Y estamos escuchando este evangelio hoy
que celebramos la fiesta de todos los santos, en que contemplamos también esa
muchedumbre inmensa que nadie podría contar donde están todos esos de los que
nos ha hablado Jesús en el sermón del monte. Cuando pensamos en los Santos, o
cuando celebramos esta fiesta de todos los Santos podríamos pensar en quienes
realizaron obras grandes y maravillosas, con un poder taumatúrgico
extraordinario para realizar grandes milagros que salvarían a la humanidad,
pero tenemos pensar en esos pobres y pequeños de los que nos habla Jesús en el
evangelio, de quienes trabajaban allí donde estaban por la paz porque siempre
iban buscando armonía y entendimiento entre todos y de los que querían con su
mansedumbre ir sanando los corazones que sufrían no solo por unos males físicos
o corporales sino por esas cosas que amargan y atormentan el corazón, de quienes
buscaban el bien y se gastaban a si mismos por los demás aunque no fueran
comprendidos en la generosidad de su buen hacer.

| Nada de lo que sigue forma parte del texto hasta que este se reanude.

**src/rtl/top_module_switch_pkg.sv**
```systemverilog
// ============================================================================
// Module      : noc_pkg
// Description : Shared NoC types, header field offsets and port indices.
// Revision    : 1.0 - initial release
// ============================================================================
`default_nettype none

package noc_pkg;

  typedef enum logic [1:0] {
    BODY = 2'b00,
    HEAD = 2'b01,
    TAIL = 2'b10
  } flit_type_e;

  typedef enum logic [1:0] {
    IDLE  = 2'b00,
    BUSY  = 2'b01,
    DRAIN = 2'b10
  } switch_state_e;

  localparam int c_coord_w    = 4;
  localparam int c_dest_x_lsb = 9;
  localparam int c_dest_y_lsb = 5;
  localparam int c_loc_lsb    = 2;

  localparam logic [1:0] c_port_e = 2'd0;
  localparam logic [1:0] c_port_w = 2'd1;
  localparam logic [1:0] c_port_n = 2'd2;
  localparam logic [1:0] c_port_s = 2'd3;

  // Encoding 11 is not HEAD or TAIL, so it naturally falls through as body.
  function automatic logic is_head(input logic [1:0] t);
    return t == HEAD;
  endfunction

  function automatic logic is_tail(input logic [1:0] t);
    return t == TAIL;
  endfunction

endpackage

`default_nettype wire

```
**src/rtl/top_module_switch_if.sv**
```systemverilog
// ============================================================================
// Module      : top_module_switch_if
// Description : Upstream and per-port downstream link signals of the switch.
// Revision    : 1.0 - initial release
// ============================================================================
`default_nettype none

interface top_module_switch_if #(
  parameter int WORD_WIDTH = 32,
  parameter int OUTPORTS   = 4
) ();
  logic                  gen_enable;
  logic                  req_up_i;
  logic [WORD_WIDTH-1:0] Data_up_i;
  logic                  ack_up_o;
  logic [OUTPORTS-1:0]   req_dw_o;
  logic [WORD_WIDTH-1:0] Data_dw0_o;
  logic [WORD_WIDTH-1:0] Data_dw1_o;
  logic [WORD_WIDTH-1:0] Data_dw2_o;
  logic [WORD_WIDTH-1:0] Data_dw3_o;
  logic [OUTPORTS-1:0]   ack_dw_i;
  logic [OUTPORTS-1:0]   Tailpassed_dw_i;
  logic [OUTPORTS-1:0]   PacketEnable_dw_o;

  modport master (
    output gen_enable, req_up_i, Data_up_i, ack_dw_i, Tailpassed_dw_i,
    input  ack_up_o, req_dw_o, Data_dw0_o, Data_dw1_o, Data_dw2_o, Data_dw3_o,
           PacketEnable_dw_o
  );

  modport slave (
    input  gen_enable, req_up_i, Data_up_i, ack_dw_i, Tailpassed_dw_i,
    output ack_up_o, req_dw_o, Data_dw0_o, Data_dw1_o, Data_dw2_o, Data_dw3_o,
           PacketEnable_dw_o
  );
endinterface

`default_nettype wire

```
**src/rtl/top_module_switch_xy_route.sv**
```systemverilog
// ============================================================================
// Module      : xy_route
// Description : Combinational XY routing of a header to an output port index.
// Revision    : 1.0 - initial release
// ============================================================================
`default_nettype none

module xy_route
  import noc_pkg::*;
#(
  parameter int X_LOC = 2,
  parameter int Y_LOC = 1
) (
  input  wire logic [c_coord_w-1:0] dest_x,
  input  wire logic [c_coord_w-1:0] dest_y,
  input  wire logic [1:0]           loc,
  output logic      [1:0]           port
);

  localparam logic [c_coord_w-1:0] c_x = c_coord_w'(X_LOC);
  localparam logic [c_coord_w-1:0] c_y = c_coord_w'(Y_LOC);

  always_comb begin
    port = loc;
    if (dest_x > c_x)      port = c_port_e;
    else if (dest_x < c_x) port = c_port_w;
    else if (dest_y > c_y) port = c_port_n;
    else if (dest_y < c_y) port = c_port_s;
  end

endmodule

`default_nettype wire

```
**src/rtl/top_module_switch.sv**
```systemverilog
// ============================================================================
// Module      : top_module_switch
// Description : 1-in/4-out two-phase packet switch, one flit holding register.
// Revision    : 1.0 - initial release
// ============================================================================
`default_nettype none

module top_module_switch
  import noc_pkg::*;
#(
  parameter int WORD_WIDTH = 32,
  parameter int OUTPORTS   = 4,
  parameter int X_LOC      = 2,
  parameter int Y_LOC      = 1
) (
  input wire logic          clk,
  input wire logic          reset,
  top_module_switch_if.slave sw
);

  switch_state_e         r_state;
  logic [1:0]            r_port;
  logic                  r_hold_valid;
  logic [WORD_WIDTH-1:0] r_hold_data;
  logic                  r_ack_up;
  logic [OUTPORTS-1:0]   r_req_dw;
  logic [OUTPORTS-1:0]   r_pkt_en;
  logic [WORD_WIDTH-1:0] r_data_dw [OUTPORTS];

  logic [1:0]            w_route_port;
  logic [OUTPORTS-1:0]   w_route_onehot;
  logic                  w_accept;
  logic                  w_port_idle;
  logic                  w_forward;
  logic                  w_release;

  xy_route #(
    .X_LOC (X_LOC),
    .Y_LOC (Y_LOC)
  ) u_xy_route (
    .dest_x (sw.Data_up_i[c_dest_x_lsb +: c_coord_w]),
    .dest_y (sw.Data_up_i[c_dest_y_lsb +: c_coord_w]),
    .loc    (sw.Data_up_i[c_loc_lsb +: 2]),
    .port   (w_route_port)
  );

  assign w_route_onehot = {{(OUTPORTS-1){1'b0}}, 1'b1} << w_route_port;
  assign w_accept    = sw.gen_enable && (sw.req_up_i != r_ack_up)
                       && !r_hold_valid && (r_state != DRAIN);
  assign w_port_idle = (sw.ack_dw_i[r_port] == r_req_dw[r_port]);
  assign w_forward   = r_hold_valid && w_port_idle;
  // The holding register must also be empty so a stale Tailpassed cannot
  // release the port before the tail has actually been sent downstream.
  assign w_release   = (r_state == DRAIN) && !r_hold_valid && w_port_idle
                       && sw.Tailpassed_dw_i[r_port];

  always_ff @(posedge clk or negedge reset) begin
    if (!reset) begin
      r_state      <= IDLE;
      r_port       <= 2'd0;
      r_hold_valid <= 1'b0;
      r_hold_data  <= '0;
      r_ack_up     <= 1'b0;
      r_req_dw     <= '0;
      r_pkt_en     <= '0;
      for (int i = 0; i < OUTPORTS; i++) r_data_dw[i] <= '0;
    end else begin
      if (w_forward) begin
        r_req_dw[r_port]  <= ~r_req_dw[r_port];
        r_data_dw[r_port] <= r_hold_data;
        r_hold_valid      <= 1'b0;
      end
      if (w_accept) begin
        r_ack_up <= sw.req_up_i;
        case (r_state)
          IDLE: begin
            // Non-head flits arriving outside a packet are acked and dropped.
            if (is_head(sw.Data_up_i[1:0])) begin
              r_hold_valid <= 1'b1;
              r_hold_data  <= sw.Data_up_i;
              r_port       <= w_route_port;
              r_pkt_en     <= w_route_onehot;
              r_state      <= BUSY;
            end
          end
          BUSY: begin
            r_hold_valid <= 1'b1;
            r_hold_data  <= sw.Data_up_i;
            if (is_tail(sw.Data_up_i[1:0])) r_state <= DRAIN;
          end
          default: ;
        endcase
      end
      if (w_release) begin
        r_pkt_en <= '0;
        r_state  <= IDLE;
      end
    end
  end

  assign sw.ack_up_o          = r_ack_up;
  assign sw.req_dw_o          = r_req_dw;
  assign sw.PacketEnable_dw_o = r_pkt_en;
  assign sw.Data_dw0_o        = r_data_dw[0];
  assign sw.Data_dw1_o        = r_data_dw[1];
  assign sw.Data_dw2_o        = r_data_dw[2];
  assign sw.Data_dw3_o        = r_data_dw[3];

endmodule

`default_nettype wire

```
**src/flat_wrapper.sv**
```systemverilog
// flat-port wrapper written by rule: the top's interface ports become plain ports
module top_module_switch_flat import noc_pkg::*;
#(
  parameter int WORD_WIDTH = 32,
  parameter int OUTPORTS   = 4,
  parameter int X_LOC      = 2,
  parameter int Y_LOC      = 1
)
  (clk, reset, sw_gen_enable, sw_req_up_i, sw_Data_up_i, sw_ack_dw_i, sw_Tailpassed_dw_i, sw_ack_up_o, sw_req_dw_o, sw_Data_dw0_o, sw_Data_dw1_o, sw_Data_dw2_o, sw_Data_dw3_o, sw_PacketEnable_dw_o);
  top_module_switch_if #(.WORD_WIDTH(WORD_WIDTH), .OUTPORTS(OUTPORTS)) sw_i ();
  input wire logic clk;
  input wire logic reset;
  input wire logic [$bits(sw_i.gen_enable)-1:0] sw_gen_enable;
  input wire logic [$bits(sw_i.req_up_i)-1:0] sw_req_up_i;
  input wire logic [$bits(sw_i.Data_up_i)-1:0] sw_Data_up_i;
  input wire logic [$bits(sw_i.ack_dw_i)-1:0] sw_ack_dw_i;
  input wire logic [$bits(sw_i.Tailpassed_dw_i)-1:0] sw_Tailpassed_dw_i;
  output wire logic [$bits(sw_i.ack_up_o)-1:0] sw_ack_up_o;
  output wire logic [$bits(sw_i.req_dw_o)-1:0] sw_req_dw_o;
  output wire logic [$bits(sw_i.Data_dw0_o)-1:0] sw_Data_dw0_o;
  output wire logic [$bits(sw_i.Data_dw1_o)-1:0] sw_Data_dw1_o;
  output wire logic [$bits(sw_i.Data_dw2_o)-1:0] sw_Data_dw2_o;
  output wire logic [$bits(sw_i.Data_dw3_o)-1:0] sw_Data_dw3_o;
  output wire logic [$bits(sw_i.PacketEnable_dw_o)-1:0] sw_PacketEnable_dw_o;
  assign sw_i.gen_enable = sw_gen_enable;
  assign sw_i.req_up_i = sw_req_up_i;
  assign sw_i.Data_up_i = sw_Data_up_i;
  assign sw_i.ack_dw_i = sw_ack_dw_i;
  assign sw_i.Tailpassed_dw_i = sw_Tailpassed_dw_i;
  assign sw_ack_up_o = sw_i.ack_up_o;
  assign sw_req_dw_o = sw_i.req_dw_o;
  assign sw_Data_dw0_o = sw_i.Data_dw0_o;
  assign sw_Data_dw1_o = sw_i.Data_dw1_o;
  assign sw_Data_dw2_o = sw_i.Data_dw2_o;
  assign sw_Data_dw3_o = sw_i.Data_dw3_o;
  assign sw_PacketEnable_dw_o = sw_i.PacketEnable_dw_o;
  top_module_switch #(.WORD_WIDTH(WORD_WIDTH), .OUTPORTS(OUTPORTS), .X_LOC(X_LOC), .Y_LOC(Y_LOC)) u_core (.clk(clk), .reset(reset), .sw(sw_i));
endmodule
```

Hombres y mujeres como nosotros pero
que supieron llenar sus vidas de amor, hombres y mujeres como nosotros con las
mismas tentaciones de cansancio y de desgana que tantas veces nosotros también
sufrimos, hombres y mujeres como nosotros que supieron ser fieles porque ponían
sí totalmente su confianza en Dios pero también querían vivir en fidelidad con
los que estaban a su lado haciendo el mismo camino. No hacían cosas
extraordinarias, sino que de forma extraordinaria vivían las cosas pequeñas de
cada día.
Es para nosotros un estímulo celebrar
esta fiesta de todos los Santos y no es necesario pensar en grandes nombres,
aunque nos venga por otra parte bien recordarlos para aprender de su ejemplo.
Son esos santos de la puerta de al lado, esos santos que encontramos por la
calle haciendo nuestros mismos recorridos, esos santos que encontraremos
barriendo el patio de sus casas o sentados en la plaza en animada conversación
con los amigos o en torno a una mesa donde reúnen a su familia, esos santos que
no hace ruido ni cosas extraordinarias pero que en silencio van dejando una
huella en el camino o nos van dejando el perfume de sus vidas. Abramos los ojos
para que sepamos descubrirlos.
A ellos los llama dichosos Jesús. A
nosotros también nos quiere llamar dichosos Jesús.